18 DEC 2014: New Study Maximizes Benefits of No-Take Marine Reserves for Coral Reef Fisheries

Arlington, Virginia — A new paper gives conservation practitioners unprecedented access to species-specific information to use in the design and monitoring of tropical no-take marine reserves. Scientists with The Nature Conservancy and several partner organizations (the Australian Research Council Centre of Excellence for Coral Reef Studies, the Coastal Conservation and Education Foundation, the Laboratoire d’Excellence ‘CORAIL’, The University of Hawaii at Hilo, Silliman University and the University of Queensland) reviewed and analyzed movement patterns of 34 families (210 species) of coral reef fishes.



“Synthesizing this information allows us, for the first time, to provide recommendations regarding the configuration (size, spacing and location) of no-take marine reserves (also known as fisheries closures or replenishment areas) to maximize their benefits for coral reef fisheries management and biodiversity protection,” said Alison Green, senior marine scientist in the Asia Pacific program at The Nature Conservancy.



Well-Designed Marine Reserves

How local populations of fish species are connected to one another is a key ecological factor to consider in marine reserve network design. For marine reserves to protect biodiversity and enhance fisheries outside their boundaries, they must be able to sustain focal species within their boundaries, and be spaced such that they are mutually replenishing and provide spillover of adults and larval to fished areas. As a result, the configuration (size, spacing and location) of individual reserves within a network should be informed by larval dispersal and movement patterns of the species for which protection is required. In the past, empirical data on larval dispersal and movement patterns of adults and juveniles of many tropical marine species have been unavailable or inaccessible to practitioners responsible for marine reserve design.

Photo: Trina Leberer


Results and Implications

This review of movement patterns of 34 families (210 species) of coral reef fishes demonstrates that movement patterns (home ranges, ontogenetic shifts and spawning migrations) vary among and within species, and are influenced by a range of factors (e.g., size, sex, behavior, density, habitat characteristics, season, tide and time of day).  Some species move <0.1–0.5 km (e.g. damselfishes, butterflyfishes and angelfishes), <0.5–3 km (e.g. most parrotfishes, goatfishes and surgeonfishes) or 3–10 km (e.g. large parrotfishes and wrasses), while others move tens to hundreds (e.g. some groupers, emperors, snappers and jacks) or thousands of kilometers (e.g. some sharks and tuna). Larval dispersal distances tend to be <5–15 km, and self-recruitment is common. The recommendations from this paper are:
·         Marine reserves should be more than twice the size of the home range of focal species (in all directions), thus marine reserves of various sizes will be required depending on which species require protection, how far they move and if other effective protection is in place outside reserves;
·         Reserve spacing should be < 15 km, with smaller reserves spaced more closely; and
·         Marine reserves should include habitats that are critical to the life history of focal species (e.g., home ranges, nursery grounds, migration corridors and spawning aggregations), and be located to accommodate movement patterns among these.

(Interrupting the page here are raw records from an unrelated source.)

===== src/rtl/dma_chan_ctl.sv =====
module dma_chan_ctl #(
  parameter bit SIMPLEX = 1'b0
) (
  input  logic        clk,
  input  logic        rst_n,
  input  logic        hst_wr,
  input  logic [2:0]  hst_addr,
  input  logic [7:0]  hst_wdata,
  output logic [7:0]  hst_rdata,
  output logic        fetch_valid,
  input  logic        fetch_ready,
  output logic [31:0] fetch_addr,
  input  logic        fetch_last,
  input  logic        segment_done,
  input  logic        drive_irq,
  input  logic        xfer_err,
  output logic        active,
  output logic        dir_write,
  output logic        flush
);

  localparam int          PTR_W  = 32;
  localparam int          NBYTES = PTR_W / 8;
  localparam logic [31:0] STEP   = 32'd8;

  typedef enum logic [1:0] {S_IDLE, S_FETCH, S_XFER} state_t;

  state_t             state;
  logic               run_q, dir_q, en1_q, en0_q, irq_q, err_q, last_q, flush_q;
  logic [PTR_W-1:0]   ptr_q;

  wire wr_cmd    = hst_wr && (hst_addr == 3'd0);
  wire wr_sts    = hst_wr && (hst_addr == 3'd2);
  wire start     = wr_cmd && hst_wdata[0] && !run_q && (state == S_IDLE);
  wire abort     = wr_cmd && !hst_wdata[0] && (state != S_IDLE);
  wire fetch_acc = (state == S_FETCH) && fetch_ready;

  assign active      = (state != S_IDLE);
  assign fetch_valid = (state == S_FETCH);
  assign fetch_addr  = {ptr_q[PTR_W-1:2], 2'b00};
  assign dir_write   = dir_q;
  assign flush       = flush_q;

  always_ff @(posedge clk) begin
    if (!rst_n) begin
      state   <= S_IDLE;
      run_q   <= 1'b0;
      dir_q   <= 1'b0;
      last_q  <= 1'b0;
      flush_q <= 1'b0;
    end else begin
      flush_q <= abort;
      if (wr_cmd) run_q <= hst_wdata[0];
      if (wr_cmd && !active) dir_q <= hst_wdata[3];
      if (abort) begin
        state <= S_IDLE;
      end else begin
        case (state)
          S_IDLE:  if (start) state <= S_FETCH;
          S_FETCH: if (fetch_ready) begin
                     last_q <= fetch_last;
                     state  <= S_XFER;
                   end
          S_XFER:  if (segment_done) state <= last_q ? S_IDLE : S_FETCH;
          default: state <= S_IDLE;
        endcase
      end
    end
  end

  always_ff @(posedge clk) begin
    if (!rst_n) begin
      en1_q <= 1'b0;
      en0_q <= 1'b0;
      irq_q <= 1'b0;
      err_q <= 1'b0;
    end else begin
      if (wr_sts) begin
        en1_q <= hst_wdata[6];
        en0_q <= hst_wdata[5];
      end
      if (drive_irq)                  irq_q <= 1'b1;
      else if (wr_sts && hst_wdata[2]) irq_q <= 1'b0;
      if (xfer_err)                   err_q <= 1'b1;
      else if (wr_sts && hst_wdata[1]) err_q <= 1'b0;
    end
  end

  always_ff @(posedge clk) begin
    if (!rst_n) begin
      ptr_q <= '0;
    end else if (fetch_acc && !abort) begin
      ptr_q <= ptr_q + STEP;
    end else if (hst_wr && hst_addr[2] && !active) begin
      for (int b = 0; b < NBYTES; b++)
        if (hst_addr[1:0] == 2'(b)) ptr_q[b*8 +: 8] <= hst_wdata;
      ptr_q[1:0] <= 2'b00;
    end
  end

  always_comb begin
    case (hst_addr)
      3'd0:    hst_rdata = {4'b0000, dir_q, 2'b00, run_q};
      3'd2:    hst_rdata = {SIMPLEX, en1_q, en0_q, 2'b00, irq_q, err_q, active};
      3'd4:    hst_rdata = {ptr_q[7:2], 2'b00};
      3'd5:    hst_rdata = ptr_q[15:8];
      3'd6:    hst_rdata = ptr_q[23:16];
      3'd7:    hst_rdata = ptr_q[31:24];
      default: hst_rdata = 8'h00;
    endcase
  end


  fetch_hold_chk: assert property (@(posedge clk) disable iff (!rst_n)
    (fetch_valid && !fetch_ready && !abort) |=> (fetch_valid && $stable(fetch_addr)));


  ptr_step_chk: assert property (@(posedge clk) disable iff (!rst_n)
    (fetch_valid && fetch_ready && !abort) |=> (!fetch_valid && fetch_addr == $past(fetch_addr) + STEP));


  irq_sticky_chk: assert property (@(posedge clk) disable iff (!rst_n)
    (irq_q && !(wr_sts && hst_wdata[2])) |=> irq_q);


  err_set_chk: assert property (@(posedge clk) disable iff (!rst_n)
    xfer_err |=> err_q);


  dir_hold_chk: assert property (@(posedge clk) disable iff (!rst_n)
    active |=> $stable(dir_write));


  unused_zero_chk: assert property (@(posedge clk) disable iff (!rst_n)
    (hst_addr == 3'd1 || hst_addr == 3'd3) |-> (hst_rdata == 8'h00));


  flush_idle_chk: assert property (@(posedge clk) disable iff (!rst_n)
    flush |-> (!active && !$past(flush)));

endmodule


===== config.mk =====
export PLATFORM = sky130hd
export DESIGN_NAME = dma_chan_ctl
export DESIGN_NICKNAME = d
export VERILOG_FILES = /design/src/rtl/dma_chan_ctl.sv
export SDC_FILE = /design/constraint.sdc
export NUM_CORES = 1
export LEC_CHECK = 0
export ABC_AREA = 1
export BUFFER_PORTS_ARGS = -buffer_cell sky130_fd_sc_hd__buf_2
export CORE_ASPECT_RATIO = 1.5
export CORE_MARGIN = 2
export CORE_UTILIZATION = 56
export DETAILED_ROUTE_END_ITERATION = 7
export PLACE_DENSITY = 0.81
export RECOVER_POWER = 25
export SYNTH_ARGS = -nofsm -noshare
export SYNTH_HDL_FRONTEND = slang
export SYNTH_SLANG_ARGS = --single-unit

===== constraint.sdc =====
create_clock -name clk -period 2.2 [get_ports clk]
set_clock_uncertainty 0.15 [all_clocks]
set_input_delay 0.44 -clock clk [delete_from_list [all_inputs] [get_ports clk]]
set_output_delay 0.44 -clock clk [all_outputs]
set_load 0.02 [all_outputs]

# Yosys cells after proc, flatten, opt, wreduce, memory -nomap -nowiden
# Index checks and enable logic that the tools add are counted.
[word_totals]
regBits = 42
word_cells = 82
in_bits = 19
out_inout_bits = 44
[op_classes]
reduce_logical = 36
bitwise = 2
eq_ne = 13
n_addsub = 1
n_mux = 16
[op_table]
columns = ["op", "n"]
rows = [
  ["32-bit 2-to-1 mux", 2],
  ["8-bit one-hot mux with 6 select lines", 1],
  ["32-bit by 4-bit adder with 32-bit output, second input constant", 1],
  ["8-bit 2-to-1 mux", 4],
  ["2-bit nonzero test", 8],
  ["1-bit logical AND", 14],
  ["3-bit equality test, second input constant", 4],
  ["2-bit AND reduction", 4],
  ["2-bit equality test, second input constant", 3],
  ["2-bit 2-to-1 mux", 3],
  ["2-bit one-hot mux with 3 select lines", 1],
  ["3-bit AND reduction", 2],
  ["1-bit 2-to-1 mux", 5],
  ["2-bit by 1-bit equality test with 1-bit output, second input constant", 2],
  ["1-bit logical NOT", 4],
  ["2-bit logical NOT", 2],
  ["2-bit != test, second input constant", 2],
  ["3-bit by 2-bit equality test with 1-bit output, second input constant", 1],
  ["3-bit logical NOT", 1],
  ["2-bit by 1-bit != test with 1-bit output, second input constant", 1],
  ["1-bit NOT", 2],
  ["2-bit OR reduction", 1],
]

# Longest topological paths before layout
# Gate-level depths: netlist of the first run.
[depth]
word_depth = 8
mapped_depth = 11
depth_no_buf = 11

# Worst setup path before layout of the first run
# Ideal clock, no wire load.
[synth_path]
kind = "in2out"
startpoint = "in hst_addr[2]"
endpoint = "out hst_rdata[0]"
path_buffers = 0
required_ns = 1.610
t_arrival_ns = 1.224
cell_stages = 3
setup_slack_ns = 0.386
path_cell_list = "nor3_1 a22oi_1 o211ai_1"
[synth_between]
elab_chain_cells = 2
word_cells_on_any_way = 7
cone_classes = "eq/ne: 5; mux: 1; reduce/logical: 1"
[synth_lines]
columns = ["element", "line_no", "source"]
rows = [
  ["start: declaration", "7", "input logic [2:0] hst_addr,"],
  ["3-bit equality test (tied with other cells)", "102", "case (hst_addr)"],
  ["8-bit one-hot mux with 6 select lines *", "102", ""],
  ["end: declaration", "9", "output logic [7:0] hst_rdata,"],
]
# Mark *: on every way between the ends. The rest lies on a longest branch, timed or not.

# Worst setup path in the final report of the first run
[layout_path]
startpoint = "in hst_addr[0]"
endpoint = "out hst_rdata[6]"
# Same word-level chain as after synthesis.

==> results.tsv, run 1 <==
stage	metric	value	unit
synthesis	yosys_most_used_dff	dfxtp_1	
critical_path	reg2reg_depth	10	
place	dp_hpwl	7800	um
clock_network	cts_tree	built	
power_and_ir_drop	p_switching	472	uW
synthesis	synthTopCellsByCount	nand2_1 (164), nand3_1 (69), inv_1 (66)	
global_route	grt.total_usage	0.346	
power_and_ir_drop	seqPwrFrac	0.502	
die	fp.dieArea	0.00603	mm2
global_route	grt_pass1_wl	16200	um
global_route	first_global_vias	3273	
synthesis	syn_inst	517	
critical_path	critPathRequiredTime	1.61	ns
synthesis	synth_most_common_cell	nand2_1	
critical_path	timing.rr.start	state[0]$_SDFFE_PP0P_	
synthesis	yosysSeqAreaShare	0.264	
power_and_ir_drop	clkPwrFrac	0.342	
layout	drive_gt1_frac	0.164	
clock_network	clock_sinks	40	
layout	final_net_count	603	
flow_run	max-cap-violations	0	
critical_path	path_max_fanout	8	
routing	via_per_inst	5.50	
global_route	met3_usage	0.0432	
critical_path	r2r_end	ptr_q[8]$_SDFFE_PN0P_	
clock_network	clkTransAtPathRegs	0.08	ns
global_route	top_usage_layer	met2	
die	die_y	94.1	um
sta	slew_headroom	0.434	
synthesis	synth.cell_area	0.00303	mm2
sta	grt_setup_unrepaired	yes	
critical_path	arrival	1.54	ns
synthesis	synth_cell_types	32	
critical_path	worstSetupPathType	in2out	
routing	antenna_left	0	
power_and_ir_drop	power	1550	uW
synthesis	ys_seq_elements	40	
place	routabilityCongestion	0.983	
global_route	grt_max_degree	31	
synthesis	syn_avg_cell_area	5.86	um2
critical_path	crit_end	hst_rdata[6]	
sta	totalNegativeSetupSlack	0	ns
place	numPortBuffers	60	
power_and_ir_drop	p_leak	0.00158	uW
layout	synthToLayoutAreaGrowth	15.7	%
routing	detail_route.wl_per_cell	15.5	um
sta	worst_pin_slew	0.847	ns
critical_path	rrSetupSlack	0.14	ns
routing	vias	3585	
clock_network	clockRootBuffer	clkbuf_8	
die	fp.coreArea	0.00516	mm2
synthesis	synth_largest_type_area_fraction	0.264	
power_and_ir_drop	combPwrFrac	0.157	
run_status	status	complete, no violations	
power_and_ir_drop	max-vdd-ir-drop	0.346	mV
critical_path	start_kind	input pin	
clock_network	clock_path_buffers	2	
clock_network	htreeDepth	2	
critical_path	end_kind	primary output	
critical_path	crit_start	hst_addr[0]	
routing	drc	0	
synthesis	synth_edf_count	0	
place	dpl.cell_count	643	
clock_network	ctsHoldBuffers	0	
sta	fin_crit_sh	0.969	
clock_network	cts_buffers	5	
global_route	grt_remaining_overflow	0	
die	ioPinCount	63	
power_and_ir_drop	power.density	442	mW/mm2
sta	slew_violations	0	
routing	drt-pass1-iter-count	5	
synthesis	synthTopCellsByArea	dfxtp_1 (26%), nand2_1 (20%), nand3_1 (11%)	
die	initial_core_util	0.586	
sta	whs	0.210	ns
hold_path	min_path_type	in2reg	
synthesis	async_flop_share	0	
layout	final_cells	652	
power_and_ir_drop	p_int	1080	uW
clock_network	clk_latency	0.30	ns
global_route	gr-usage-met1	0.398	
layout	antenna_cells	0	
sta	max_freq	469	MHz
die	row_count	32	
routing	routed_wl	10100	um
global_route	antenna_found_initial	0	
power_and_ir_drop	p_sw_frac	0.304	
sta	finalSetupViolCount	0	
sta	finalCriticalPeriod	2.13	ns
global_route	use_met2	0.627	
die	dieWidth	64.1	um
routing	drtIter0Drc	246	
synthesis	ys_warn_count	0	
synthesis	yosysTopAreaCell	dfxtp_1	
sta	finalHoldViolations	0	
cell usage in the layout (no fill, tap or decap):
| cell | n |
|---|---|
| nand2_1 | 163 |
| nand3_1 | 70 |
| inv_1 | 66 |
| nor2_1 | 56 |
| buf_2 | 50 |
| dfxtp_1 | 40 |
| a21oi_1 | 26 |
| o21ai_0 | 14 |
| clkbuf_1 | 13 |
| buf_4 | 8 |
| nor2_4 | 7 |
| a22oi_1 | 7 |
| nor2_2 | 7 |
| clkbuf_8 | 6 |
| nand2_2 | 5 |
| o2111ai_1 | 5 |
| nor3_1 | 5 |
| inv_2 | 5 |
| nand3b_1 | 5 |
| o211ai_1 | 3 |
| o221ai_1 | 3 |
| xor2_1 | 3 |
| a22oi_2 | 2 |
| a31oi_1 | 2 |
| and2_1 | 2 |
| conb_1 | 2 |
| clkinv_2 | 1 |
| clkinvlp_4 | 1 |
| nand2_4 | 1 |
| o21bai_4 | 1 |
| or2_2 | 1 |
| clkinv_1 | 1 |
| a211oi_1 | 1 |
| ha_1 | 1 |
| buf_12 | 1 |
state kept, by name, indices dropped and copies added (netlist names):
register,count
flush,1
run_q,1
ptr_q,30
irq_q,1
en1_q,1
state,2
last_q,1
dir_write,1
en0_q,1
err_q,1
layer usage:
layer	share of wire	routed length [um]	vias to the layer above
met1	0.38	3880	1614
met4	0.037	378	0
met3	0.074	754	31
li1	-	-	1782
met5	0	0	-
met2	0.51	5130	158
layout make-up:
type	instances	area (um2)
clock buffers	8	90.1
flip-flops and latches	40	801
inverters	74	283
multi-input cells	392	1870
fillers	493	1660
well taps	68	85.1
repair buffers	70	372
worst min path at each step:
stage                                startpoint                    end  slack [ns]  cells past startpoint
after floorplan              run_q$_SDFFE_PN0N_     run_q$_SDFFE_PN0N_        0.31                      2
after global placement       irq_q$_SDFFE_PN0P_     irq_q$_SDFFE_PN0P_        0.32                      2
after detailed placement  ptr_q[2]$_SDFFE_PN0P_  ptr_q[2]$_SDFFE_PN0P_        0.32                      2
after CTS                              xfer_err     err_q$_SDFFE_PN0P_        0.20                      3
after global routing                   xfer_err     err_q$_SDFFE_PN0P_        0.23                      3
final                                  xfer_err     err_q$_SDFFE_PN0P_        0.21                      3
logic make-up after synthesis:
group           after synthesis  synth area share
compound gates               64             0.132
xor+xnor                      3           0.00868
fa+ha+maj                     1           0.00413
buf+inv                      86             0.120
flops                        40             0.264
other cells                   1           0.00124
simple gates                322             0.470
power by group through the flow:
stage                     combinational, uW  clock, uW  sequential (uW)
after global placement                  237          0              794
after detailed placement                241          0              794
after floorplan                         133          0              803
final                                   243        530              778
after global routing                    265        557              781
after CTS                               242        538              777
critical path: stages:
cell	delay, ns
buf_2	0.14
nand3_1	0.15
clkinvlp_4	0.20
a22oi_1	0.29
o2111ai_1	0.14
buf_2	0.18
stage by stage:
stage                     cell area (um2)  utilization  setup slack [ns]
final                                3500        0.679            0.0680
after global routing                 3500        0.679           -0.0111
after CTS                            3510        0.680            0.0629
after detailed placement             3410        0.661           0.00858
after global placement               3410        0.661            0.0370
after floorplan                      3030            -             0.386
timing repair:
| item | in CTS | in global routing |
|---|---|---|
| gates cloned | 0 | 0 |
| setup buffers | 0 | 1 |
| endpoints found under the setup margin | 1 | 9 |
| gates resized for setup | 2 | 5 |
No activity file was read; power rests on OpenSTA's default activity.
==> run 2: changes to the inputs <==
--- a/config.mk
+++ b/config.mk
@@ -9,9 +9,9 @@
 export BUFFER_PORTS_ARGS = -buffer_cell sky130_fd_sc_hd__buf_2
 export CORE_ASPECT_RATIO = 1.5
 export CORE_MARGIN = 2
-export CORE_UTILIZATION = 56
+export CORE_UTILIZATION = 45
 export DETAILED_ROUTE_END_ITERATION = 7
-export PLACE_DENSITY = 0.81
+export PLACE_DENSITY = 0.68
 export RECOVER_POWER = 25
 export SYNTH_ARGS = -nofsm -noshare
 export SYNTH_HDL_FRONTEND = slang
==> run 2 against run 1 <==
Against the previous run: combinational power barely moved; flip-flop and latch count did not move; worst hold slack lost 0.021 ns; final cell count grew 1.7%; sequential share of layout area shrank 0.21 points; routed wire length up 6.2%; total power increased by 1.4%.
==> results.tsv, run 2 (same netlist as run 1, synthesis figures left out) <==
stage	metric	value	unit	change
layout	mostFrequentLayoutCell	nand2_1		
clock_network	clkTransAtPathRegs	0.08	ns	about the same
routing	routed_wl	10800	um	+6.2%
critical_path	reg2reg_depth	4		-6
flow_run	max-cap-violations	0		unchanged
layout	top_regs	ptr_q: 30 flops, state: 2 flops		
layout	final_net_count	606		+0.50%
place	routabilityCongestion	0.950		-3.4%
critical_path	crit_family	buffers and inverters		
critical_path	slowest_delay	0.31	ns	+0.02 ns
power_and_ir_drop	p_int	1080	uW	about the same
routing	drt-pass1-iter-count	5		unchanged
critical_path	critPathRequiredTime	1.61	ns	about the same
layout	top_register	ptr_q		
power_and_ir_drop	power.density	444	mW/mm2	+0.45%
sta	slew_violations	0		unchanged
critical_path	critical_path_buf_inv_count	3		unchanged
hold_path	min_path_type	in2reg		
clock_network	ctsHoldBuffers	0		unchanged
place	numPortBuffers	60		unchanged
routing	via_per_inst	5.42		-1.4%
sta	worst_slack	0.0671	ns	-0.000850 ns
sta	finalSetupViolCount	0		unchanged
run_status	status	complete, no violations		
critical_path	worstSetupPathType	in2out		
sta	totalNegativeSetupSlack	0	ns	unchanged
clock_network	post-cts-setup-buffers	0		unchanged
clock_network	clock_sinks	40		unchanged
die	ioPinCount	63		unchanged
critical_path	rrSetupSlack	0.14	ns	about the same
routing	vias	3594		+0.25%
die	dieWidth	71.0	um	+11%
die	fp.dieArea	0.00742	mm2	+23%
critical_path	crit_path_top_delay_cell	a22oi_2		
sta	max_freq	469	MHz	about the same
power_and_ir_drop	combPwrFrac	0.156		about the same
power_and_ir_drop	max-vdd-ir-drop	0.358	mV	+3.5%
die	initial_core_util	0.467		-0.119
routing	drc	0		unchanged
routing	drtIter0Drc	291		+18%
routing	antenna_left	0		unchanged
global_route	first_global_vias	3425		+4.6%
hold_path	hold_depth	3		unchanged
sta	finalCriticalPeriod	2.13	ns	+0.000850 ns
critical_path	arrival	1.54	ns	about the same
critical_path	start_kind	input pin		
layout	synthToLayoutAreaGrowth	16.8	%	
place	dp_hpwl	8030	um	+2.9%
power_and_ir_drop	seqPwrFrac	0.496		-0.006
die	fp.coreArea	0.00649	mm2	+26%
die	row_count	36		+13%
critical_path	end_kind	primary output		
sta	slew_headroom	0.389		-0.0448
critical_path	path_max_fanout	8		unchanged
critical_path	cp.depth	6		unchanged
layout	drive_gt1_frac	0.170		+0.00597
clock_network	htreeDepth	2		unchanged
power_and_ir_drop	p_switching	492	uW	+4.4%
global_route	grt.total_usage	0.288		-0.0586
global_route	grt_remaining_overflow	0		unchanged
clock_network	cts_buffers	5		unchanged
sta	fin_crit_sh	0.969		about the same
clock_network	cts_tree	built		
place	pre_cts_ws	-0.0122	ns	-0.0208 ns
critical_path	crit_top_cell	buf_2		
routing	detail_route.wl_per_cell	16.2	um	+4.5%
sta	worst_pin_slew	0.915	ns	+0.0682 ns
power_and_ir_drop	p_leak	0.00158	uW	about the same
power_and_ir_drop	p_sw_frac	0.313		+0.00901
power_and_ir_drop	clkPwrFrac	0.347		+0.005
sta	finalHoldViolations	0		unchanged
critical_path	worstPathCellList	buf_2 -> nand3_2 -> clkinvlp_4 -> a22oi_2 -> o2111ai_1 -> buf_2		
die	die_y	104	um	+11%
layout	final_cell_mix	nand2_1 (164), nand3_1 (69), inv_1 (66), nor2_1 (57), buf_2 (48)		
layout	largest_register_ff_count	30		unchanged
global_route	grt_pass1_wl	16900	um	+4.0%
clock_network	clk_latency	0.31	ns	about the same
clock_network	clock_path_buffers	2		unchanged
global_route	grt_max_degree	31		unchanged
global_route	antenna_found_initial	0		unchanged
layout	antenna_cells	0		unchanged
clock_network	clockRootBuffer	clkbuf_8		
## run 2: cell types whose count changed in the layout (fill, tap and decap cells not counted), sizes merged
cell    delta
clkbuf     +2
clkinv     -1
inv        +1
nor2       +1
## run 2: final timing paths
path	from	to
max	hst_addr[0]	hst_rdata[2]
min	drive_irq	irq_q$_SDFFE_PN0P_
max reg2reg	state[0]$_SDFFE_PP0P_	ptr_q[28]$_SDFFE_PN0P_
min reg2reg	irq_q$_SDFFE_PN0P_	irq_q$_SDFFE_PN0P_
## run 2: worst reg2reg max path: stages, from the launching register on
cell and delay [ns]:
dfxtp_1 0.41, nand3_1 0.30, nor2_2 0.79, nand3_1 0.16, a21oi_1 0.18
## run 2: what timing repair did
item                                    CTS  global route
gates resized for setup                   1             9
pin swaps                                 0             2
gates cloned                              0             1
hold endpoints to repair                  0             0
endpoints found under the setup margin    3             8
## run 2: cell type report
| cell class | instances | area, um2 |
|---|---|---|
| Timing Repair Buffer | 72 | 372 |
| Tap cell | 76 | 95.1 |
| Multi-Input combinational cell | 393 | 1900 |
| Inverter | 74 | 284 |
| Fill cell | 702 | 2950 |
| Clock buffer | 8 | 90.1 |
| Sequential cell | 40 | 801 |
## run 2: per-stage QoR
step / util / area [um2] / total power [uW] / instances / hold WS, ns
after global placement: 0.529 / 3430 / 1040 / 654 / 0.316
after floorplan: - / 3030 / 937 / 518 / 0.305
after detailed placement: 0.529 / 3430 / 1040 / 654 / 0.326
final: 0.545 / 3540 / 1570 / 663 / 0.189
after CTS: 0.543 / 3520 / 1570 / 662 / 0.188
after global routing: 0.545 / 3540 / 1630 / 663 / 0.190
## run 2: layer usage
metal | global-route usage | wire, um | up-vias
li1 | - | - | 1791
met1 | 0.352 | 4600 | 1636
met2 | 0.465 | 5030 | 132
met3 | 0.0388 | 573 | 35
met4 | 0.182 | 571 | 0
met5 | 0 | 0 | -
## run 2: power by group through the flow
stage          clock network (uW)  logic (uW)  registers [uW]
4_1_cts                       552         244             778
3_3_place_gp                    0         241             795
6_report                      546         246             780
3_5_place_dp                    0         243             795
2_1_floorplan                   0         133             803
5_1_grt                       581         270             783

“We also provide practical advice for practitioners about how to use this information to design, evaluate and monitor the effectiveness of marine reserve networks within broader ecological, socioeconomic and management contexts,” added Rebecca Weeks, a postdoctoral research fellow at the Australian Research Center of Excellence for Coral Reef Studies.



This paper is the latest in a series of scientific reviews to provide ecological guidelines for improving the benefits of tropical marine protected areas for fisheries management and biodiversity in the face of climate change all of which are available at:  www.coraltriangleinitiative.org.